**src/rtl/slv_addr_match_pkg.sv**
```systemverilog
package slv_addr_match_pkg;
  localparam int unsigned BYTE_W = 8;

  typedef struct packed {
    logic hit;
    logic gcall;
  } verdict_t;

  typedef enum logic [1:0] {
    EV_NONE  = 2'd0,
    EV_CLEAR = 2'd1,
    EV_ADDR  = 2'd2,
    EV_FREE  = 2'd3
  } event_e;
endpackage

```
**src/rtl/am_compare.sv**
```systemverilog
module am_compare
  import slv_addr_match_pkg::*;
#(
  parameter int unsigned W = BYTE_W
) (
  input  logic [W-1:0] rx_byte,
  input  logic [W-1:0] own,
  input  logic         ten_bit,
  output verdict_t     verdict
);
  localparam int unsigned AW = W - 1;

  logic [W-1:0] diff;
  logic         addr_eq7;
  logic         full_eq;
  logic         all_zero;

  genvar gi;
  generate
    for (gi = 0; gi < W; gi++) begin : g_bit
      assign diff[gi] = rx_byte[gi] ^ own[gi];
    end
  endgenerate

  always_comb begin
    addr_eq7 = (diff[W-1:W-AW] == '0);
    full_eq  = (diff == '0);
    all_zero = (rx_byte == '0);
    if (ten_bit) begin
      verdict.hit   = full_eq;
      verdict.gcall = 1'b0;
    end else begin
      verdict.hit   = addr_eq7 | all_zero;
      verdict.gcall = all_zero;
    end
  end
endmodule

```
**src/rtl/am_flags.sv**
```systemverilog
module am_flags
  import slv_addr_match_pkg::*;
(
  input  logic     clk,
  input  logic     rst_n,
  input  event_e   ev,
  input  verdict_t verdict,
  output logic     hit_q,
  output logic     gcall_q
);
  always_ff @(posedge clk or negedge rst_n) begin
    if (!rst_n) begin
      hit_q   <= 1'b0;
      gcall_q <= 1'b0;
    end else begin
      unique case (ev)
        EV_CLEAR: begin
          hit_q   <= 1'b0;
          gcall_q <= 1'b0;
        end
        EV_ADDR: begin
          hit_q   <= verdict.hit;
          gcall_q <= gcall_q | verdict.gcall;
        end
        default: ;
      endcase
    end
  end
endmodule

```
**src/rtl/am_irq.sv**
```systemverilog
module am_irq
  import slv_addr_match_pkg::*;
(
  input  logic     clk,
  input  logic     rst_n,
  input  event_e   ev,
  input  verdict_t verdict,
  output logic     irq_q
);
  always_ff @(posedge clk or negedge rst_n) begin
    if (!rst_n) irq_q <= 1'b0;
    else begin
      unique case (ev)
        EV_FREE: irq_q <= 1'b1;
        EV_ADDR: irq_q <= verdict.hit;
        default: irq_q <= 1'b0;
      endcase
    end
  end
endmodule

```
**src/rtl/slv_addr_match.sv**
```systemverilog
module slv_addr_match
  import slv_addr_match_pkg::*;
(
  input  logic              clk,
  input  logic              rst_n,
  input  logic              byte_valid,
  output logic              byte_ready,
  input  logic [BYTE_W-1:0] byte_data,
  input  logic              byte_first,
  input  logic              fmt_ten,
  input  logic              free_data,
  input  logic              start_seen,
  input  logic              stop_seen,
  input  logic [BYTE_W-1:0] own_addr,
  output logic              addr_hit,
  output logic              gcall_hit,
  output logic              irq_pulse
);
  verdict_t verdict;
  event_e   ev;
  logic     take;

  assign byte_ready = rst_n;
  assign take       = byte_valid & byte_ready;

  always_comb begin
    if (start_seen | stop_seen)      ev = EV_CLEAR;
    else if (take & free_data)       ev = EV_FREE;
    else if (take & byte_first)      ev = EV_ADDR;
    else                             ev = EV_NONE;
  end

  am_compare #(.W(BYTE_W)) u_cmp (
    .rx_byte (byte_data),
    .own     (own_addr),
    .ten_bit (fmt_ten),
    .verdict (verdict)
  );

  am_flags u_flags (
    .clk     (clk),
    .rst_n   (rst_n),
    .ev      (ev),
    .verdict (verdict),
    .hit_q   (addr_hit),
    .gcall_q (gcall_hit)
  );

  am_irq u_irq (
    .clk     (clk),
    .rst_n   (rst_n),
    .ev      (ev),
    .verdict (verdict),
    .irq_q   (irq_pulse)
  );
endmodule

```
**config.mk**
```make
export PLATFORM = sky130hd
export DESIGN_NAME = slv_addr_match
export DESIGN_NICKNAME = d
export VERILOG_FILES = /design/src/rtl/slv_addr_match_pkg.sv /design/src/rtl/am_compare.sv /design/src/rtl/am_flags.sv /design/src/rtl/am_irq.sv /design/src/rtl/slv_addr_match.sv
export SDC_FILE = /design/constraint.sdc
export NUM_CORES = 1
export LEC_CHECK = 0
export ABC_AREA = 1
export BUFFER_PORTS_ARGS = -buffer_cell sky130_fd_sc_hd__buf_2
export CORE_AREA = 2 2 39 41
export CTS_BUF_LIST = sky130_fd_sc_hd__clkbuf_4 sky130_fd_sc_hd__clkbuf_8
export CTS_CLUSTER_DIAMETER = 50
export DETAILED_ROUTE_END_ITERATION = 10
export DIE_AREA = 0 0 41 43
export PLACE_DENSITY = 0.65
export SYNTH_ARGS = -nofsm -noshare
export SYNTH_HDL_FRONTEND = slang
export SYNTH_SLANG_ARGS = --single-unit
```
**constraint.sdc**
```tcl
create_clock -name clk -period 2.6 [get_ports clk]
set_clock_uncertainty 0.2 [all_clocks]
set_input_delay 0.26 -clock clk [delete_from_list [all_inputs] [get_ports clk]]
set_output_delay 0.26 -clock clk [all_outputs]
set_load 0.02 [all_outputs]
```
==> results of run 1 <==
## Yosys cell counts
cell type	n	area, µm²
nand2_1	26	97.6
nor2_1	8	30.0
buf_4	1	7.51
o21ai_0	5	25.0
o21bai_2	1	11.3
ha_1	1	12.5
a21oi_1	1	5.00
inv_1	17	63.8
nand3_1	5	25.0
xnor2_1	1	8.76
dfrtp_1	3	75.1
## metrics by stage
stage | hold slack [ns] | worst slack, ns | util [%] | cells
final | 0.104 | 0.813 | 39.7 | 116
after global routing | 0.135 | 0.689 | 39.7 | 116
after CTS | 0.101 | 0.822 | 39.7 | 116
after detailed placement | -0.124 | 1.11 | 36.8 | 111
after global placement | -0.128 | 1.12 | 36.8 | 111
after floorplan | -0.236 | 1.35 | - | 69
## how the worst max path moves through the flow
stage                     depth (start not counted)       from         endpoint  slack, ns
after global routing                             10      rst_n      u_irq.irq_q       0.69
final                                             7      rst_n  u_flags.gcall_q       0.81
after global placement                            6  stop_seen  u_flags.gcall_q       1.12
after CTS                                         7      rst_n  u_flags.gcall_q       0.82
after detailed placement                          6      rst_n  u_flags.gcall_q       1.11
after floorplan                                   6  stop_seen  u_flags.gcall_q       1.35
## worst max-delay path, delay by kind of cell
family,cells,cell delay [ns]
and+or+nand+nor,2,0.20
adders and majority gates,1,0.33
AOI/OAI and AO/OA,1,0.21
buffers and inverters,3,0.74
## cells by family after synthesis
family | share of synthesized area [%]
AND/OR/NAND/NOR | 42.2
buffers and inverters | 19.7
AO/OA/AOI/OAI | 11.4
flip-flops | 20.8
XOR/XNOR | 2.42
adder cells (fa/ha/maj) | 3.46
## state kept, by name, summed over array words and instances (netlist names)
signal           count
u_flags.gcall_q      1
u_flags.hit_q        1
u_irq.irq_q          1
## cells in the final DEF (no fill, tap or decap)
cell           Yosys  layout
buf_2              0      27
nand2_1           26      26
inv_1             17      17
nor2_1             8       8
nand3_1            5       5
o21ai_0            5       5
clkbuf_4           0       4
dfrtp_1            3       3
xnor2_1            1       1
o21bai_2           1       1
a21oi_1            1       1
ha_1               1       1
dlygate4sd3_1      0       1
## final cells by class
cell class	count	share of cell area, %
tap	16	3.64
clock buffer	4	5.47
timing repair buffer	28	26.4
inverter	17	11.6
multi-input combinational	48	39.2
sequential	3	13.7
## power groups by stage
stage                     combinational, mW  clock, mW  sequential, mW
after floorplan                      0.0236          0          0.0482
after global placement               0.0474          0          0.0479
after detailed placement             0.0483          0          0.0478
after CTS                            0.0497     0.0981          0.0472
after global routing                 0.0577      0.103          0.0472
final                                0.0493     0.0944          0.0472
## routing by layer
layer	vias to the layer above	wire length (µm)	track usage, %
met3	2	62	3.14
met2	16	397	19.1
met5	-	0	0
met4	0	14	4.00
met1	189	338	11.0
li1	263	-	-
==> results.py, run 1 <==
metrics = {
    "power": {
        "swShare_pct": 26.9,
        "intPower_mw": 0.140,
        "p_leak_nw": 0.382,
        "ir_drop_uv": 297,
        "total_power_mw": 0.191,
        "seqPwrFrac_pct": 24.7,
        "powerDensity_nw_per_um2": 348,
        "clock_power_share_pct": 49.5,
        "power.switching_mw": 0.0514,
        "pwr-share-comb_pct": 25.8,
    },
    "critical_path": {
        "rr_worst_depth": 2,
        "cp_max_fo": 6,
        "r2r_setup_slack_ns": 1.61,
        "max_stage_delay_ns": 0.53,
        "crit_path_end_kind": "flop",
        "timing.rr.end": "u_flags.gcall_q",
        "cp_slowest_cell": "dlygate4sd3_1",
        "arrival_ns": 1.73,
        "cp_cell_sequence": "dlygate4sd3_1 > buf_2 > nand3_1 > nand2_1 > inv_1 > ha_1 > o21ai_0",
        "startpoint_type": "primary input",
        "cp_data_required_time_ns": 2.54,
        "worstSetupPathType": "primary input to flop",
        "r2r_start": "u_flags.gcall_q",
    },
    "sta": {
        "rsz0062_at_grt": "no",
        "finalCritPeriodShare_pct": 68.7,
        "setup_viol": 0,
        "worstMarginPinSlew_ns": 0.177,
        "hold_viol": 0,
        "fin_tns_setup_ns": 0,
        "slew_headroom_pct": 88.1,
        "min_period_ns": 1.79,
        "drv_slew": 0,
        "max_freq_mhz": 559,
    },
    "cells_and_area": {
        "diodes": 0,
        "nFillCells": 166,
        "drive_gt1_share_pct": 32.0,
        "multi_input_area_um2": 215,
        "final-seq-area_um2": 75.1,
        "fin_area_um2": 549,
        "fin_nets": 126,
        "layout-area-overhead-vs-synth_pct": 51.9,
    },
    "die": {
        "chipHeight_um": 43,
        "die_x_um": 41,
        "rows": 14,
        "start_util_pct": 26.1,
        "pin_count": 28,
        "core_area_um2": 1380,
        "die-area_um2": 1760,
    },
    "synth": {
        "synth-seq-cells": 3,
        "synth_cells": 69,
        "synth.distinct_cells": 11,
        "mappedNetlistArea_um2": 362,
        "synthesis.nets": 94,
        "ys_seq_area_share_pct": 20.8,
        "yosysWarnings": 0,
        "avgSynthCellArea_um2": 5.24,
    },
    "drt": {
        "wl_per_cell_um": 7.01,
        "via_per_inst": 4.05,
        "wirelength_um": 813,
        "dr.pass1.iters": 3,
        "num_vias": 470,
        "drc": 0,
        "drt_iter0_drc": 4,
        "detail-route-antenna-nets": 0,
    },
    "global_routing": {
        "antenna_found_initial": 0,
        "grt_usage_pct": 10.8,
        "grt_pass1_wl_mm": 1.34,
        "grt_start_max_net_pins": 7,
        "grt_pass1_vias": 411,
        "gr-total-overflow": 0,
    },
    "place": {
        "place_area_um2": 509,
        "gp_congestion": 0.711,
        "post-dp-hpwl_um": 692,
        "place.port_buffers": 27,
    },
    "min_path": {
        "min_to": "u_irq.irq_q",
        "hold_depth": 4,
        "hold_class": "primary input to flop",
        "min_from": "start_seen",
    },
    "clocking": {
        "cts_tree": "yes",
        "clkLatencyLatePin_ns": 0.24,
        "cts_max_level": 1,
        "cts_setup_buffers": 0,
        "cts_sinks": 3,
        "cts-root-buf": "clkbuf_4",
        "postCtsHoldBufs": 1,
        "clkSlewWorstSetupHoldPaths_ns": 0.04,
        "cts-resized-gates": 0,
        "cts_made_buffers": 3,
        "clockBufferDepth": 2,
    },
    "run_status": {
        "status": "completed",
    },
    "run": {
        "max-cap-violations": 0,
    },
}
(Power assumes the default switching activity.)
==> run 2: changes to the inputs <==
Settings changed: PLACE_DENSITY 0.65 to 0.67.
Clock period 2.6 ns to 1.4 ns, I/O delays scaled along.
==> run 2 against run 1 <==
Core utilization grew 0.54 points. Sequential cell count is the same. Hold slack lost 0.088 ns. Sequential power grew 86%. Critical path type is now flop to primary output. Largest cell class unchanged.
==> results.py, run 2 (synthesis gave the netlist of run 1 again) <==
metrics = {
    "place": {
        "place.port_buffers": 27,
        "place_area_um2": 517,
        "post-dp-hpwl_um": 786,
        "gp_congestion": 0.640,
    },
    "drt": {
        "dr.pass1.iters": 4,
        "wirelength_um": 885,
        "drc": 0,
        "drt_iter0_drc": 6,
        "num_vias": 497,
        "detail-route-antenna-nets": 0,
        "wl_per_cell_um": 7.56,
        "via_per_inst": 4.25,
    },
    "min_path": {
        "hold_class": "primary input to flop",
    },
    "power": {
        "total_power_mw": 0.353,
        "powerDensity_nw_per_um2": 634,
        "swShare_pct": 26.2,
        "ir_drop_uv": 462,
        "intPower_mw": 0.261,
        "seqPwrFrac_pct": 24.9,
        "power.switching_mw": 0.0926,
        "clock_power_share_pct": 48.5,
        "pwr-share-comb_pct": 26.6,
        "p_leak_nw": 0.387,
    },
    "sta": {
        "slew_headroom_pct": 88.8,
        "finalCritPeriodShare_pct": 80.3,
        "drv_slew": 0,
        "fin_tns_setup_ns": 0,
        "setup_viol": 0,
        "rsz0062_at_grt": "no",
        "min_period_ns": 1.12,
        "hold_viol": 0,
        "worstMarginPinSlew_ns": 0.166,
        "max_freq_mhz": 890,
    },
    "critical_path": {
        "arrival_ns": 0.78,
        "cp_cell_sequence": "buf_2",
        "worstSetupPathType": "flop to primary output",
        "max_stage_delay_ns": 0.39,
        "critical_path.top_delay_family": "flip-flops",
        "r2r_setup_slack_ns": 0.45,
        "startpoint_type": "flop",
        "cp_max_fo": 3,
        "path_buf_inv": 1,
        "cp_data_required_time_ns": 1.06,
        "cp_slowest_cell": "dfrtp_1",
        "crit_path_end_kind": "primary output",
    },
    "clocking": {
        "cts_sinks": 3,
        "cts-root-buf": "clkbuf_4",
        "cts_made_buffers": 3,
        "cts_tree": "yes",
        "clockBufferDepth": 2,
        "clkLatencyLatePin_ns": 0.23,
        "clkSlewWorstSetupHoldPaths_ns": 0.04,
        "cts-resized-gates": 0,
        "cts_max_level": 1,
        "cts_setup_buffers": 0,
    },
    "run_status": {
        "status": "completed",
    },
    "global_routing": {
        "grt_start_max_net_pins": 5,
        "gr-total-overflow": 0,
        "grt_usage_pct": 12.3,
        "antenna_found_initial": 0,
        "grt_pass1_wl_mm": 1.38,
        "grt_pass1_vias": 422,
    },
    "cells_and_area": {
        "diodes": 0,
        "fin_nets": 127,
        "multi_input_area_um2": 215,
        "drive_gt1_share_pct": 32.7,
        "layout_commonest_cell": "buf_2",
        "fin_area_um2": 557,
        "nFillCells": 160,
        "final-seq-area_um2": 75.1,
        "layout-area-overhead-vs-synth_pct": 54.0,
        "final_cell_mix": "buf_2 (27), nand2_1 (26), inv_1 (17)",
        "reg_top3": "u_flags.gcall_q x1, u_flags.hit_q x1, u_irq.irq_q x1",
    },
    "die": {
        "chipHeight_um": 43,
        "core_area_um2": 1380,
        "start_util_pct": 26.1,
        "die_x_um": 41,
        "rows": 14,
        "pin_count": 28,
        "die-area_um2": 1760,
    },
    "run": {
        "max-cap-violations": 0,
    },
}
-- run 2: changes by cell type in the layout (fill, tap and decap cells not counted), sizes merged --
cell  delta
buf      +1
-- run 2: final cells by class --
| type | instances | share of cell area [%] |
|---|---|---|
| Inverter | 17 | 11.5 |
| Timing Repair Buffer | 29 | 27.4 |
| Tap cell | 16 | 3.60 |
| Sequential cell | 3 | 13.5 |
| Multi-Input combinational cell | 48 | 38.7 |
| Clock buffer | 4 | 5.39 |
-- run 2: stage by stage --
stage          instances  utilization, %  worst slack (ns)  hold WS, ns
6_report             117            40.2             0.276       0.0153
5_1_grt              117            40.2             0.157       0.0594
4_1_cts              117            40.2             0.274       0.0235
3_5_place_dp         112            37.3            0.0702       -0.142
3_3_place_gp         112            37.3             0.131       -0.151
2_1_floorplan         69               -             0.269       -0.356
-- run 2: layer usage --
metal / routed length [µm] / up-vias / share of wire [%] / global-route usage [%]
met4: 38 / 0 / 4.3 / 12.7
met5: 0 / - / 0 / 0
met2: 424 / 25 / 48 / 21.3
li1: - / 268 / - / -
met3: 84 / 4 / 9.5 / 3.14
met1: 338 / 200 / 38 / 9.35
-- run 2: worst paths after layout --
check	start	end	cells past startpoint
worst min-delay path	start_seen	u_irq.irq_q	4
worst max-delay path	u_flags.gcall_q	gcall_hit	1
worst max register to register	u_flags.gcall_q	u_flags.gcall_q	2
min in group asynchronous	rst_n	u_irq.irq_q	3
max in group asynchronous	rst_n	u_flags.gcall_q	3
worst min register to register	u_flags.hit_q	u_flags.hit_q	2
-- run 2: repair_timing --
item,CTS,global route
endpoints found under the hold margin,3,0
hold buffers,1,0
setup endpoints to repair,0,0
-- run 2: power by group through the flow --
stage | Sequential [mW] | Clock [mW] | Combinational [mW]
final | 0.0879 | 0.171 | 0.0941
after global routing | 0.0879 | 0.179 | 0.110
after CTS | 0.0879 | 0.173 | 0.0954
after detailed placement | 0.0890 | 0 | 0.0930
after global placement | 0.0889 | 0 | 0.0901
after floorplan | 0.0895 | 0 | 0.0439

**Problem:** All lines in the records above that contain "utilization" are to be reported.

**Written answer:**
Core utilization grew 0.54 points. Sequential cell count is the same. Hold slack lost 0.088 ns. Sequential power grew 86%. Critical path type is now flop to primary output. Largest cell class unchanged.
stage          instances  utilization, %  worst slack (ns)  hold WS, ns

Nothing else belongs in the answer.